My final objective is to perform a regression (latitude predicted by precipitation).
To achieve that, I have download this dataset from Copernicus: https://surfobs.climate.copernicus.eu/dataaccess/access_eobs.php#datafiles
Here, I have faced my first challenge as I have never used NetCDF data source before. Following some good advice found on StackExchange, I have followed this author guidelines: https://semba-blog.netlify.app/11/03/2018/converting-netcdf-files-into-data-frame/ where he shows how to: Read and Convert NetCDF files into data frame in R.
I have managed to reproduce pretty well everything explained, I think, but I am missing something: I have a 3-dimensions variable, as precipitation (rr) is function of latitude, longitude and time:
> print(rr)
File C:\Users\Dell\Desktop\~\climate_data\rr_ens_mean_0.1deg_reg_v25.0e.nc (NC_FORMAT_NETCDF4):
1 variables (excluding dimension variables):
short rr[longitude,latitude,time] (Chunking: [705,465,1]) (Compression: level 1)
units: mm
_FillValue: -9999
long_name: rainfall
scale_factor: 0.100000001490116
add_offset: 0
standard_name: thickness_of_rainfall_amount
cell_methods: time: mean
3 dimensions:
longitude Size:705
units: degrees_east
long_name: Longitude values
axis: X
standard_name: longitude
latitude Size:465
units: degrees_north
long_name: Latitude values
axis: Y
standard_name: latitude
time Size:26298 *** is unlimited ***
units: days since 1950-01-01 00:00
long_name: Time in days
calendar: standard
standard_name: time
cell_methods: time: mean
However, in the process followed I am "losing" the time information. Basically, here is how my data frame looks:
Random sample of observations showing the rainfall
Longitude Latitude rainfall
-8.9501396 50.94986 NA
21.5498603 49.54986 0.0
16.0498603 70.74986 NA
-18.7501395 45.94986 NA
13.7498603 61.14986 3.9
13.5498603 31.94986 0.0
19.0498603 29.94986 NA
32.3498603 30.94986 0.0
-24.1501395 31.64986 NA
33.7498603 40.74986 5.0
42.0498602 57.54986 0.0
-6.0501396 64.34986 NA
0.2498604 34.04986 1.6
20.2498603 49.04986 0.0
My code is the following:
library(ncdf4)
library(RNetCDF)
library(sf)
library(tidyverse)
library(raster)
library(kableExtra)
library(ggplot2)
library(spData)
library(oce)
### https://semba-blog.netlify.app/11/03/2018/converting-netcdf-files-into-data-frame/
#read the nc file
rr = raster("C:/Users/Dell/Desktop/~/climate_data/rr_ens_mean_0.1deg_reg_v25.0e.nc",
level = 1,
varname = "rr")
#define projection
proj4string(rr)=CRS("+init=EPSG:4326")
#convert to data frame
rr.df = raster::as.data.frame(rr, xy = TRUE)

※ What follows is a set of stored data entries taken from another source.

===== config.mk =====
export PLATFORM = sky130hd
export DESIGN_NAME = clock_power_ctrl
export DESIGN_NICKNAME = d
export VERILOG_FILES = /design/src/core/clk_ctrl_pkg.sv /design/src/core/clock_power_ctrl.sv /design/src/core/core_clk_switch.sv
export SDC_FILE = /design/constraint.sdc
export NUM_CORES = 1
export LEC_CHECK = 0
export BUFFER_PORTS_ARGS = -buffer_cell sky130_fd_sc_hd__clkbuf_2
export CAP_MARGIN = 0
export CORE_UTILIZATION = 43
export CTS_CLUSTER_SIZE = 14
export DETAILED_ROUTE_END_ITERATION = 16
export PLACE_DENSITY = 0.66
export SLEW_MARGIN = 10
export SYNTH_ARGS = -nofsm -noshare
export SYNTH_HDL_FRONTEND = slang
export SYNTH_SLANG_ARGS = --single-unit

===== constraint.sdc =====
create_clock -name mclk -period 5.42 [get_ports mclk]
set_input_delay 0.271 -clock mclk [delete_from_list [all_inputs] [get_ports mclk]]
set_output_delay 0.271 -clock mclk [all_outputs]
set_load 0.01 [all_outputs]

===== src/core/clk_ctrl_pkg.sv =====
package clk_ctrl_pkg;

    ////////////////////////////////////////////////////////////////////////////
    // Register map, byte addresses on the AXI4-Lite port
    localparam int ADDR_W = 12;
    localparam logic [ADDR_W-1:0] OFF_CORE_CFG = 12'h000;
    localparam logic [ADDR_W-1:0] OFF_CORE_STAT = 12'h004;
    localparam logic [ADDR_W-1:0] OFF_BLK_DIS = 12'h008;
    localparam logic [ADDR_W-1:0] OFF_BLK_EN = 12'h00C;

    ////////////////////////////////////////////////////////////////////////////
    // Per-core config nibble: [2] source, [1:0] divider, [3] reserved
    localparam int CFG_NIB_W = 4;
    localparam int CFG_USED_W = 3;
    localparam logic [3:0] CFG_NIB_MASK = 4'h7;
    localparam logic [31:0] CORE_CFG_RESET = 32'h0000_0000;
    localparam logic [31:0] BLK_DIS_RESET = 32'h0000_0000;
    localparam int MAX_CORES = 8;
    localparam int MAX_BLKS = 32;
    localparam int NUM_PLLS = 3;

    localparam logic [1:0] DIV_1 = 2'h0;
    localparam logic [1:0] DIV_2 = 2'h1;
    localparam logic [1:0] DIV_4 = 2'h2;
    localparam logic [1:0] DIV_8 = 2'h3;

    localparam logic [1:0] RESP_OKAY = 2'h0;
    localparam logic [1:0] RESP_SLVERR = 2'h2;

    ////////////////////////////////////////////////////////////////////////////
    // Types
    typedef struct packed {
        logic src;
        logic [1:0] div;
    } coreCfg_t;

    typedef enum logic [1:0] {SW_RUN, SW_STOP, SW_START} swState_t;

    typedef struct packed {
        swState_t st;
        coreCfg_t act;
        logic [2:0] cnt;
        logic srcPrev;
        logic clkOut;
        logic busy;
    } swReg_t;

    typedef enum logic [2:0] {
        SEL_CORE_CFG, SEL_CORE_STAT, SEL_BLK_DIS, SEL_BLK_EN, SEL_NONE
    } regSel_t;

    typedef struct packed {
        logic awvalid;
        logic [ADDR_W-1:0] awaddr;
        logic wvalid;
        logic [31:0] wdata;
        logic [3:0] wstrb;
        logic bready;
        logic arvalid;
        logic [ADDR_W-1:0] araddr;
        logic rready;
    } axiReq_t;

    typedef struct packed {
        logic awready;
        logic wready;
        logic bvalid;
        logic [1:0] bresp;
        logic arready;
        logic rvalid;
        logic [31:0] rdata;
        logic [1:0] rresp;
    } axiRsp_t;

endpackage : clk_ctrl_pkg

#random sample of 12 observations
rr.df %>% sample_n(50) %>% kableExtra::kable("html", row.names = FALSE, col.names = c("Longitude", "Latitude", "rainfall"), align = "c", caption = "Random sample of 50 observations showing the Sea level pressure") %>%
kableExtra::column_spec(column = 1:3, width = "5cm", color = 1)
#visualize
ggplot()+
geom_raster(data = rr.df, aes(x = x, y = y, fill = rainfall), interpolate = FALSE)+
#geom_sf(data = spData::world, fill = rainfall, col = "black")+
# geom_path(data = data, aes(x = lon, y = lat, col = id), size = .75)+
coord_sf(xlim = c(10, 25), ylim = c(55, 70))+
# scale_color_jco(name = "Argo float")+
theme_bw()+
theme(legend.position = c(.85,.2),
legend.background = element_rect(colour = 1),
legend.key.width = unit(.75, "lines"),
legend.text = element_text(size = 11, colour = 1),
axis.text = element_text(colour = 1, size = 12))+
geom_label(aes(x = 60, y = 0, label = "a"))+
labs(x = NULL, y = NULL)+
scale_fill_gradientn(name = "rr", colours = oce::oceColors9A(120))+
scale_x_continuous(breaks = seq(10, 25, 5))+
scale_y_continuous(breaks = seq(55, 70, 5))
What can I do to translate my NetCDF file into a data frame while keeping, for the precipitation, the latitude, longitude and time information that is crucial to perform my regression?